As a remote-first company since the pandemic, we draw from our personal experiences as well as those of our community and from wider research.

We'll take you through the challenges you'll likely face and then provide tips for overcoming them.

The Challenges Of Managing Remote Teams

With more employees working remotely, managers are left wondering how they're supposed to properly manage people they rarely see in person.

To understand the tips in this article, let’s start by looking at some of the problems they seek to solve.

Lack of Clear Expectations and Boundaries

As a manager, it would be a mistake to think that since people already know what they should do in the office, it should be clear to them what is expected when working remotely.

Thus, it is vital to ensure that everybody understands what's expected of them regarding remote working. For instance, how quickly team members are expected to respond to communication and when they should attend virtual meetings.

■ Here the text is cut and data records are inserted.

This is an optimization exercise on Yosys and OpenROAD, whose aim is small area, not a production implementation. Function was checked by simulation only, so behaviour that the tests miss may differ from the original. Power and IR drop assume default switching activity.

`design/flow/run.sh`:
```
#!/bin/bash
# synth_recipe.tcl (not shown) runs the flow's synth.tcl, then flattens the netlist and writes it again
# the make line also repeats each setting of config.mk as NAME=value (left out here)
make -C /OpenROAD-flow-scripts/flow DESIGN_CONFIG=/design/flow/config.mk WORK_HOME=/design/flow/orfs CLKGATE_MAP_FILE= SYNTH_SCRIPT=/design/flow/synth_recipe.tcl finish
```
`design/flow/config.mk`:
```
export PLATFORM = sky130hd
export DESIGN_NAME = glyph_rain_engine
export DESIGN_NICKNAME = glyph_rain_engine
export VERILOG_FILES = /design/flow/design.v
export SDC_FILE = /design/flow/constraint.sdc
export NUM_CORES = 8
export LEC_CHECK = 0
export ABC_AREA = 0
export CAP_MARGIN = 0
export CORE_MARGIN = 2
export CORE_UTILIZATION = 65
export CTS_BUF_LIST = sky130_fd_sc_hd__clkbuf_16
export CTS_CLUSTER_DIAMETER = 100
export CTS_CLUSTER_SIZE = 31
export PLACE_DENSITY = 0.7
export SLEW_MARGIN = 0
```
`design/flow/constraint.sdc`:
```
create_clock -name core_clock -period 15.0 [get_ports {clk}]
set_input_delay 3.0000 -clock core_clock [delete_from_list [all_inputs] [get_ports {clk}]]
set_output_delay 3.0000 -clock core_clock [all_outputs]
set_load 0.01 [all_outputs]
```
`design/flow/design.v`:
```
package glyph_rain_pkg;
    localparam int HEAD_W  = 7;
    localparam int STEP_W  = 2;
    localparam int SPEED_W = 2;
    localparam int TRAIL_W = 4;
    localparam int SEED_W  = 6;
    localparam logic [15:0] LFSR_SEED = 16'hACE1;
    localparam logic [15:0] LFSR_TAPS = 16'hB400;
    localparam logic [SPEED_W-1:0] RESET_SPEED = 2'd1;
    localparam logic [TRAIL_W-1:0] RESET_TRAIL = 4'd4;
    localparam logic [TRAIL_W-1:0] MIN_TRAIL   = 4'd4;
    localparam logic ST_IDLE = 1'b0;
    localparam logic ST_WALK = 1'b1;
endpackage
import glyph_rain_pkg::*;
module glyph_rain_column_state
#(
    parameter int NUM_COLS = 80,
    parameter int W        = 19
) (
    input  logic         clk,
    input  logic [6:0]   rd_slot,     
    output logic [W-1:0] rd_data,
    output logic [W-1:0] head_data,   
    input  logic [W-1:0] tail_data    
);
    logic [W-1:0] ring [NUM_COLS];
    always_ff @(posedge clk) begin
        for (int i = 0; i < NUM_COLS - 1; i++)
            ring[i] <= ring[i + 1];
        ring[NUM_COLS - 1] <= tail_data;
    end
    assign head_data = ring[0];
    localparam int NG = (NUM_COLS + 2) / 3;
    logic [NUM_COLS-1:0] sel;
    logic [W-1:0]        grp [NG];
    always_comb begin
        for (int i = 0; i < NUM_COLS; i++)
            sel[i] = (rd_slot == 7'(i));
        for (int g = 0; g < NG; g++) begin
            grp[g] = '0;
            for (int k = 0; k < 3; k++)
                if (3 * g + k < NUM_COLS)
                    grp[g] = grp[g] | (ring[3 * g + k] & {W{sel[3 * g + k]}});
        end
    end
    logic [W-1:0] lvl [6][NG];
    always_comb begin
        int n;
        for (int g = 0; g < NG; g++) lvl[0][g] = grp[g];
        n = NG;
        for (int l = 1; l < 6; l++) begin
            for (int g = 0; g < NG; g++) begin
                if (2 * g + 1 < n)      lvl[l][g] = lvl[l-1][2*g] | lvl[l-1][2*g+1];
                else if (2 * g < n)     lvl[l][g] = lvl[l-1][2*g];
                else                    lvl[l][g] = '0;
            end
            n = (n + 1) / 2;
        end
    end
    assign rd_data = lvl[5][0];
endmodule
import glyph_rain_pkg::*;
module glyph_rain_engine
#(
    parameter int NUM_COLS   = 80,
    parameter int NUM_ROWS   = 40,
    parameter int GLYPH_H    = 12,
    parameter int NUM_GLYPHS = 51
) (
    input  logic        clk,
    input  logic        reset,
    input  logic        frame_tick,
    input  logic        pause,
    input  logic [1:0]  palette_sel,
    input  logic        display_on,
    input  logic [10:0] hpos,
    input  logic [9:0]  vpos,
    output logic [5:0]  glyph_index,
    output logic [2:0]  glyph_x,
    output logic [3:0]  glyph_y,
    input  logic        glyph_pixel,
    output logic [5:0]  rgb,
    output logic        busy,
    output logic        overrun
);
    function automatic logic [5:0] palette_lookup(input logic [1:0] sel, input logic [2:0] idx);
        logic [5:0] c;
        case ({sel, idx})
            5'd0:  c = 6'h04; 5'd1:  c = 6'h04; 5'd2:  c = 6'h08; 5'd3:  c = 6'h08;
            5'd4:  c = 6'h0C; 5'd5:  c = 6'h0C; 5'd6:  c = 6'h1D; 5'd7:  c = 6'h2E;
            5'd8:  c = 6'h10; 5'd9:  c = 6'h10; 5'd10: c = 6'h20; 5'd11: c = 6'h24;
            5'd12: c = 6'h30; 5'd13: c = 6'h34; 5'd14: c = 6'h38; 5'd15: c = 6'h3C;
            5'd16: c = 6'h01; 5'd17: c = 6'h01; 5'd18: c = 6'h02; 5'd19: c = 6'h05;
            5'd20: c = 6'h06; 5'd21: c = 6'h0A; 5'd22: c = 6'h0F; 5'd23: c = 6'h1F;
            5'd24: c = 6'h15; 5'd25: c = 6'h15; 5'd26: c = 6'h15; 5'd27: c = 6'h2A;
            5'd28: c = 6'h2A; 5'd29: c = 6'h2A; 5'd30: c = 6'h2A; default: c = 6'h2A;
        endcase
        palette_lookup = c;
    endfunction
    function automatic logic [15:0] lfsr_next(input logic [15:0] cur);
        lfsr_next = {1'b0, cur[15:1]} ^ (cur[0] ? LFSR_TAPS : 16'h0000);
    endfunction
    localparam int W = 18;
    function automatic logic hc_ext(input logic [5:0] hc);
        hc_ext = (hc >= 6'd51);
    endfunction
    function automatic logic [5:0] dec_head(input logic [5:0] hc, input logic [1:0] sc_hi);
        dec_head = hc_ext(hc) ? {~hc[3:0], sc_hi} : hc;
    endfunction
    function automatic logic [3:0] dec_ss(input logic [5:0] hc, input logic [2:0] sc);
        if (hc_ext(hc))
            dec_ss = sc[0] ? 4'b1111 : 4'b1110;
        else if (sc[2])
            dec_ss = {sc[1:0], 2'b00};
        else begin
            case (sc[1:0])
                2'd0:    dec_ss = 4'b0101;
                2'd1:    dec_ss = 4'b1001;
                2'd2:    dec_ss = 4'b1010;
                default: dec_ss = 4'b1101;
            endcase
        end
    endfunction
    function automatic logic [8:0] enc_hs(input logic [5:0] head, input logic [1:0] spd, input logic [1:0] rem);
        if (rem == 2'd0)
            enc_hs = {head, 1'b1, spd};
        else if (spd == 2'd3 && rem != 2'd1)
            enc_hs = {2'b11, ~head[5:2], head[1:0], rem[0]};
        else begin
            case ({spd, rem})
                4'b0101: enc_hs = {head, 3'd0};
                4'b1001: enc_hs = {head, 3'd1};
                4'b1010: enc_hs = {head, 3'd2};
                default: enc_hs = {head, 3'd3};
            endcase
        end
    endfunction
    function automatic logic [W-1:0] col_update(input logic [W-1:0] cur, input logic [4:0] rnd, input logic en);
        logic [5:0] h;
        logic [2:0] tr;
        logic [5:0] sd;
        logic [1:0] spd, rem;
        h  = dec_head(cur[17:12], cur[11:10]);
        {spd, rem} = dec_ss(cur[17:12], cur[11:9]);
        tr = cur[8:6];
        sd = cur[5:0];
        if (!en) begin
        end else if (rem == 2'd0) begin
            sd = (sd == 6'd50) ? 6'd0 : sd + 6'd1;
            if (h == 6'd43 + {3'b000, tr}) begin
                h   = 6'd0;
                spd = rnd[1:0];
                tr  = rnd[4:2];
            end else begin
                h   = h + 6'd1;
            end
            rem = spd;
        end else begin
            rem = rem - 2'd1;
        end
        col_update = {en ? enc_hs(h, spd, rem) : cur[17:9], tr, sd};
    endfunction
    logic [6:0]  kn;         
    logic [6:0]  ph;         
    logic        pw;         
    logic        owe;        
    logic        fresh;      
    logic [15:0] lfsr;       
    logic        go;
    logic        ph_end;
    assign go     = frame_tick && !pause;
    assign ph_end = (ph == 7'(NUM_COLS - 1));
    always_ff @(posedge clk or posedge reset) begin
        if (reset) begin
            busy    <= 1'b0;
            kn      <= '0;
            overrun <= 1'b0;
            ph      <= '0;
            pw      <= 1'b0;
            owe     <= 1'b0;
            fresh   <= 1'b1;
            lfsr    <= LFSR_SEED;
        end else begin
            if (busy) begin
                if (go) overrun <= 1'b1;
                if (kn == 7'(NUM_COLS - 1)) begin
                    busy <= 1'b0;
                    kn   <= '0;
                end else begin
                    kn <= kn + 7'd1;
                end
            end else if (go) begin
                busy <= 1'b1;
            end
            ph <= ph_end ? 7'd0 : ph + 7'd1;
            if (ph_end) begin
                pw  <= owe || (!busy && go);
                owe <= 1'b0;
                if (pw) fresh <= 1'b0;
            end else if (!busy && go) begin
                owe <= 1'b1;
            end
            if (pw) lfsr <= lfsr_next(lfsr);
        end
    end
    logic [7:0]   s1_col;
    logic [6:0]   cp;           
    logic [6:0]   slot;
    logic [7:0]   slot_d;
    logic [W-1:0] rd_data;
    logic [W-1:0] ring_head;
    logic [W-1:0] ring_tail;
    logic [W-1:0] phys_cur;
    assign s1_col = hpos[10:3];
    assign cp     = (s1_col < 8'(NUM_COLS)) ? s1_col[6:0] : 7'd0;
    assign slot_d = {1'b0, cp} - {1'b0, ph};
    assign slot   = slot_d[7] ? slot_d[6:0] + 7'(NUM_COLS) : slot_d[6:0];
    glyph_rain_column_state #(
        .NUM_COLS (NUM_COLS),
        .W        (W)
    ) u_cols (
        .clk       (clk),
        .rd_slot   (slot),
        .rd_data   (rd_data),
        .head_data (ring_head),
        .tail_data (ring_tail)
    );
    function automatic logic [W-1:0] col_reset(input logic [6:0] c);
        logic [6:0] h;
        h = (c >= 7'(NUM_ROWS)) ? c - 7'(NUM_ROWS) : c;
        col_reset = {h[5:0], 3'd0, 3'd0, 6'd0};
    endfunction
    assign phys_cur  = fresh ? col_reset(ph) : ring_head;
    assign ring_tail = col_update(phys_cur, lfsr[4:0], pw);
    logic [7:0]  q;
    logic [6:0]  row;
    logic [1:0]  r3;
    logic        cp_lt_ph, cp_lt_kn, pend, cfresh;
    logic [5:0]  ch;
    logic [2:0]  ctr;
    logic [5:0]  csd;
    logic        cz;
    logic [6:0]  pdist;
    logic        vis;
    always_comb begin
        logic [1:0] r;
        logic [2:0] t;
        q = vpos[9:2];
        r = 2'd0;
        row = '0;
        for (int i = 7; i >= 0; i--) begin
            t = {r, q[i]};
            if (t >= 3'd3) begin
                r = 2'(t - 3'd3);
                if (i < 7) row[i] = 1'b1;
            end else begin
                r = t[1:0];
            end
        end
        r3 = r;
    end
    assign cp_lt_ph = cp < ph;
    assign cp_lt_kn = cp < kn;
    assign cfresh   = fresh && !(pw && cp_lt_ph);
    assign pend     = (pw && !cp_lt_ph && (owe || !busy || cp_lt_kn)) ||
                      (owe && (!busy || cp_lt_kn));
    logic inc, resp;
    always_comb begin
        logic [W-1:0] base;
        base = cfresh ? col_reset(cp) : rd_data;
        ch   = dec_head(base[17:12], base[11:10]);
        ctr  = base[8:6];
        csd  = base[5:0];
        cz   = !hc_ext(base[17:12]) && base[11];
    end
    assign inc  = pend && cz;
    assign resp = inc && (ch == 6'd43 + {3'b000, ctr});
    function automatic logic [7:0] rotl(input logic [7:0] x, input int k);
        rotl = (x << k) | (x >> (8 - k));
    endfunction
    function automatic logic [15:0] csa(input logic [7:0] a, input logic [7:0] b, input logic [7:0] c);
        logic [7:0] s, k;
        s = a ^ b ^ c;
        k = (a & b) | (a & c) | (b & c);
        csa = {rotl(k, 1), s};
    endfunction
    logic [5:0] gidx;
    always_comb begin
        logic [7:0] r8, ncol, u0, u1, t0, t1;
        logic [8:0] sum;
        logic [5:0] c;
        logic [6:0] y;
        r8   = {1'b0, row};
        ncol = ~s1_col;
        {u1, u0} = csa(rotl(s1_col, 3), ncol, rotl(r8, 6));
        {t1, t0} = csa(u0, u1, {2'b00, csd});
        sum = {1'b0, t0} + {1'b0, t1} + {8'd0, inc};
        case ({sum[7:6], sum[8]})
            3'b000: c = 6'd0;  3'b001: c = 6'd1;
            3'b010: c = 6'd13; 3'b011: c = 6'd14;
            3'b100: c = 6'd26; 3'b101: c = 6'd27;
            3'b110: c = 6'd39; default: c = 6'd40;
        endcase
        y = {1'b0, sum[5:0]} + {1'b0, c};
        if (y >= 7'd102)     gidx = 6'(y - 7'd102);
        else if (y >= 7'd51) gidx = 6'(y - 7'd51);
        else                 gidx = y[5:0];
    end
    assign pdist = {1'b0, ch} - row + {6'd0, inc};
    assign vis     = display_on && (s1_col < 8'(NUM_COLS)) && (vpos < 10'(NUM_ROWS * GLYPH_H));
    logic [1:0] s2_cls;
    logic [2:0] s2_idx;
    always_ff @(posedge clk or posedge reset) begin
        if (reset) begin
            glyph_index <= '0;
            glyph_x     <= '0;
            glyph_y     <= '0;
            s2_cls      <= '0;
        end else begin
            glyph_index <= gidx;
            glyph_x     <= hpos[2:0];
            glyph_y     <= {r3, vpos[1:0]};
            if (!vis)
                s2_cls <= 2'd0;
            else if (resp)
                s2_cls <= (row == 7'd0) ? 2'd1 : 2'd0;
            else if (pdist == 7'd0)
                s2_cls <= 2'd1;
            else if (pdist <= 7'd4 + {4'b0000, ctr})
                s2_cls <= 2'd2;
            else
                s2_cls <= 2'd0;
        end
    end
    always_ff @(posedge clk) begin
        s2_idx <= (pdist[6:3] != 4'd0) ? 3'd0 : 3'd0 - pdist[2:0];
    end
    always_ff @(posedge clk or posedge reset) begin
        if (reset)
            rgb <= '0;
        else if (!glyph_pixel)
            rgb <= '0;
        else if (s2_cls == 2'd1)
            rgb <= 6'h3F;
        else if (s2_cls == 2'd2)
            rgb <= palette_lookup(palette_sel, s2_idx);
        else
            rgb <= '0;
    end
endmodule
```
==> impl_metrics.env, run 1 <==
export IMPL_design_final_nets=3924
export IMPL_top_cell_family_by_delay_on_the_critical_path="compound AO/OA/AOI/OAI gates"
export IMPL_clkLatencyLatePin_ps=720
export IMPL_worst_hold_slack_ps=322
export IMPL_die_x_um=268
export IMPL_cts_tree="done"
export IMPL_first_global_vias=33271
export IMPL_fmax_mhz=68.7
export IMPL_post_dp_hpwl_um=122000
export IMPL_grt_first_pass_wirelength_um=242000
export IMPL_hold_viol_final=0
export IMPL_dieArea_um2=71900
export IMPL_cap_violations=0
export IMPL_crit_arrival_ps=15130
export IMPL_syn2layout_area_growth_pct=9.25
export IMPL_net_sw_power_mw=2.36
export IMPL_floorplan_io_pins=50
export IMPL_worst_r2r_cell_count=47
export IMPL_cts_max_level=2
export IMPL_status="no timing/DRC/antenna violations"
export IMPL_p_int_mw=5.39
export IMPL_setup_reg_to_reg_worst_slack_ps=3180
export IMPL_antenna_violations_before_repair=8
export IMPL_timing_worst_slew_pin_value_ps=1380
export IMPL_cts_sinks=1499
export IMPL_rsz0062_at_grt="no"
export IMPL_netlist_area_um2=45400
export IMPL_clk_path_buf_depth=3
export IMPL_most_common_cell_after_layout_fill_and_taps_aside="sky130_fd_sc_hd__dfxtp_1"
export IMPL_fp_row_count=96
export IMPL_share_comb_of_total_power=0.238
export IMPL_worst_hold_startpoint="u_cols.ring[5][2]"
export IMPL_seq_power_share=0.519
export IMPL_cellPowerDensity_nw_per_um2=157
export IMPL_dominantRegCellSynth="sky130_fd_sc_hd__dfxtp_1"
export IMPL_die_y_um=268
export IMPL_worst_setup_hold_path_clk_slew_ps=120
export IMPL_final_setup_worst_slack_ps=445
export IMPL_buffer_type_at_the_clock_tree_root="sky130_fd_sc_hd__clkbuf_16"
export IMPL_maximum_fanout_encountered_on_the_critical_timing_path=20
export IMPL_swShare=0.305
export IMPL_detailed_router_s_first_iteration_violation_count=6027
export IMPL_post_drt_via_cell_ratio=7.22
export IMPL_share_clk_of_total_power=0.243
export IMPL_cp_buffers_inverters=9
export IMPL_hold_buffers=0
export IMPL_worst_supply_voltage_drop_on_vdd_mv=0.340
export IMPL_numPortBuffers=49
export IMPL_crit_reg2reg_capture="glyph_index[4]"
export IMPL_summed_negative_setup_slack_over_all_endpoints_ps=0
export IMPL_postSynth_asyncResetShare=0.0374
export IMPL_min_delay_path_class="flop to flop"
export IMPL_cells_on_worst_hold_path=0
export IMPL_start_util=0.659
export IMPL_placedCellCount=4672
export IMPL_kind_of_critical_path="input pin to flop"
export IMPL_worst_slew_margin_rel=0.0784
export IMPL_finalSetupViolCount=0
export IMPL_layout_cell_area_non_filler_um2=49600
export IMPL_finalCoreUtilization=0.720
export IMPL_clock_skew_ps=61.9
export IMPL_grt_util_all_layers=0.480
export IMPL_overflow=0
export IMPL_critPathMaxStageDelay_ps=740
export IMPL_totalPowerFinal_mw=7.76
export IMPL_place_area_um2=48000
export IMPL_synth_edf_count=0
export IMPL_synthDominantCellAreaShare=0.637
export IMPL_postSynthNetCount=3835
export IMPL_wirelength_um=175000
export IMPL_drc=0
export IMPL_yosysUniqueCellTypes=106
export IMPL_fp_coreArea_um2=68800
export IMPL_post_route_cells_drive_above_1_share=0.110
export IMPL_synth_yosys_seq_area_share=0.668
export IMPL_p_leak_nw=19.0
export IMPL_firstDrtPassIters=8
export IMPL_netlist_top_cell_by_area="sky130_fd_sc_hd__dfxtp_1"
export IMPL_path_common_cell="sky130_fd_sc_hd__inv_1"
export IMPL_worst_r2r_startpoint="ph[1]"
export IMPL_crit_path_end_kind="flop"
export IMPL_grt_max_degree=53
export IMPL_start_kind="input pin"
export IMPL_yosys_register_bits=1499
export IMPL_post_route_period_util=0.970
export IMPL_cts_inserted_buffers=55
export IMPL_final_cell_mix="sky130_fd_sc_hd__dfxtp_1 (1443), sky130_fd_sc_hd__a22oi_1 (281), sky130_fd_sc_hd__nand2_1 (223), sky130_fd_sc_hd__buf_4 (163), sky130_fd_sc_hd__a21oi_1 (105)"
export IMPL_detail_route_wl_per_cell_um=36.8
export IMPL_dr_total_vias=34268
export IMPL_netlist_instances=3712
export IMPL_crit_required_ps=15580
export IMPL_dp_worst_setup_slack_ps=-181
export IMPL_syn_area_per_cell_um2=12.2
export IMPL_min_period_ps=14560
export IMPL_hold_path_sink="u_cols.ring[4][2]"
export IMPL_report_final_slew_viol_count=0
export IMPL_finalWeightedCongestion=1.11
export IMPL_ys_warn_count=5
export IMPL_cp_slowest_cell="sky130_fd_sc_hd__a222oi_1"
export IMPL_antenna_left=0
export IMPL_finalNonFillerCells=4745
export IMPL_synth_top_cells_by_area="sky130_fd_sc_hd__dfxtp_1 (64%), sky130_fd_sc_hd__a22oi_1 (4.7%), sky130_fd_sc_hd__dfrtp_1 (2.6%)"
==> sequential cells by signal, summed over array words and instances (netlist names) <==
register / count
s2_idx: 3
rgb: 6
busy: 1
pw: 1
lfsr: 16
overrun: 1
u_cols.ring: 1440
fresh: 1
owe: 1
ph: 7
glyph_index: 6
glyph_x: 3
glyph_y: 4
kn: 7
s2_cls: 2
==> how the worst max path moves through the flow <==
stage | from | to | slack, ps | depth (start not counted)
after floorplan | hpos[8] | glyph_index[2] | 2680 | 51
after global placement | hpos[7] | glyph_index[2] | 280 | 51
after detailed placement | hpos[7] | glyph_index[4] | -180 | 52
after CTS | hpos[7] | glyph_index[4] | 450 | 52
after global routing | hpos[7] | glyph_index[4] | 70 | 51
final | hpos[7] | glyph_index[4] | 440 | 51
==> power groups by stage <==
stage                     sequential [mW]  combinational (mW)  clock [mW]
after CTS                            4.03                1.78        1.86
after global placement               4.12                1.67           0
after global routing                 4.03                1.99        2.00
after floorplan                      4.12                1.26           0
final                                4.03                1.84        1.89
after detailed placement             4.12                1.76           0
==> synth_stat cells (10+ instances only) <==
cell type                   instances
sky130_fd_sc_hd__a31oi_1           12
sky130_fd_sc_hd__inv_1             91
sky130_fd_sc_hd__and3_1            28
sky130_fd_sc_hd__a222oi_1          44
sky130_fd_sc_hd__a22o_1            86
sky130_fd_sc_hd__nor4_1            99
sky130_fd_sc_hd__buf_4             12
sky130_fd_sc_hd__xnor2_1           33
sky130_fd_sc_hd__o31ai_1           11
sky130_fd_sc_hd__ha_1              76
sky130_fd_sc_hd__nor2_1           100
sky130_fd_sc_hd__a2111oi_0         13
sky130_fd_sc_hd__a22oi_1          281
sky130_fd_sc_hd__o21a_1            18
sky130_fd_sc_hd__dfxtp_1         1443
sky130_fd_sc_hd__nand4_1           93
sky130_fd_sc_hd__a32oi_1           12
sky130_fd_sc_hd__a211oi_1          14
sky130_fd_sc_hd__nand2_1          223
sky130_fd_sc_hd__a21o_1            18
sky130_fd_sc_hd__dfrtp_1           47
sky130_fd_sc_hd__fa_1              18
sky130_fd_sc_hd__mux2_2            43
sky130_fd_sc_hd__a221oi_1         101
sky130_fd_sc_hd__clkbuf_1         112
sky130_fd_sc_hd__xor2_1            11
sky130_fd_sc_hd__nand3_1          101
sky130_fd_sc_hd__nor2b_1           18
sky130_fd_sc_hd__or4_1             10
sky130_fd_sc_hd__o21ai_0           70
sky130_fd_sc_hd__buf_2             46
sky130_fd_sc_hd__mux2i_1           50
sky130_fd_sc_hd__nand2b_1          20
sky130_fd_sc_hd__a21oi_1          106
sky130_fd_sc_hd__nor3_1            50
==> metal layers <==
layer	up-vias	GRT usage	routed length, um
met5	-	0.00135	49
met4	8	0.419	19800
met3	942	0.162	23500
met2	2957	0.693	71400
met1	16524	0.572	59900
li1	13837	-	-
==> what timing repair did <==
action / CTS / global route
endpoints found under the setup margin: 0 / 6
gates resized for setup: 0 / 3
buffers inserted: 0 / 2
hold endpoints to repair: 0 / 0
==> final cells by class <==
class                      count  area [um^2]
clock buffer                  55         1380
inverter                      92          345
tap                          931         1160
fill                        4788        19300
clock inverter                11          141
antenna                        4         10.0
timing repair buffer         217         1800
sequential                  1499        30300
multi-input combinational   1936        14400
==> logic make-up (layout without fill, tap and decap cells) <==
kind of cell	Yosys count	count (layout)	share of synthesized area
and+or+nand+nor	800	800	0.0922
other	0	4	0
buffers and inverters	277	375	0.0266
muxes	97	97	0.0233
adders and majority gates	95	95	0.0291
AOI/OAI and AO/OA	896	896	0.151
xor gates and xnor gates	48	48	0.0103
DFF	1499	1499	0.668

Similarly, boundaries need to be set around working hours and methods of communication.

Communication

When employees come to the office in the morning, it’s easy to discuss ideas with them when you meet at the cafeteria or wait for a meeting to start. However, when they work remotely, it’s easy to neglect such engagement.

Thus, managers of remote employees need to consider how they will use different forms of communication to replace the face-to-face interaction at the office.

Isolation and disconnection

Even though it may be exciting in the beginning, over time remote workers may start to feel isolated and disconnected. If the manager has not devised methods on how to deal with this, it could become debilitating.

A study published by the Harvard Business Review concluded that “remote workers can feel shunned and left out.” If not appropriately managed, isolation and loneliness could become the basis for physiological and physical health challenges.   

Lack of Trust

The fact that employees are part of your team means that you trust them. If there are employees that you don't trust, then it may mean that your hiring systems need to be improved.

Treating employees who work remotely as if all they want is to earn money for doing nothing—i.e. micromanaging—will have a negative impact on collaboration and engagement.

Burnout

When people are heading into the office daily there are clear boundaries between work life and home life. With remote working this boundary is removed, so many people end up working longer hours, which can eventually lead to burnout or diminished productivity.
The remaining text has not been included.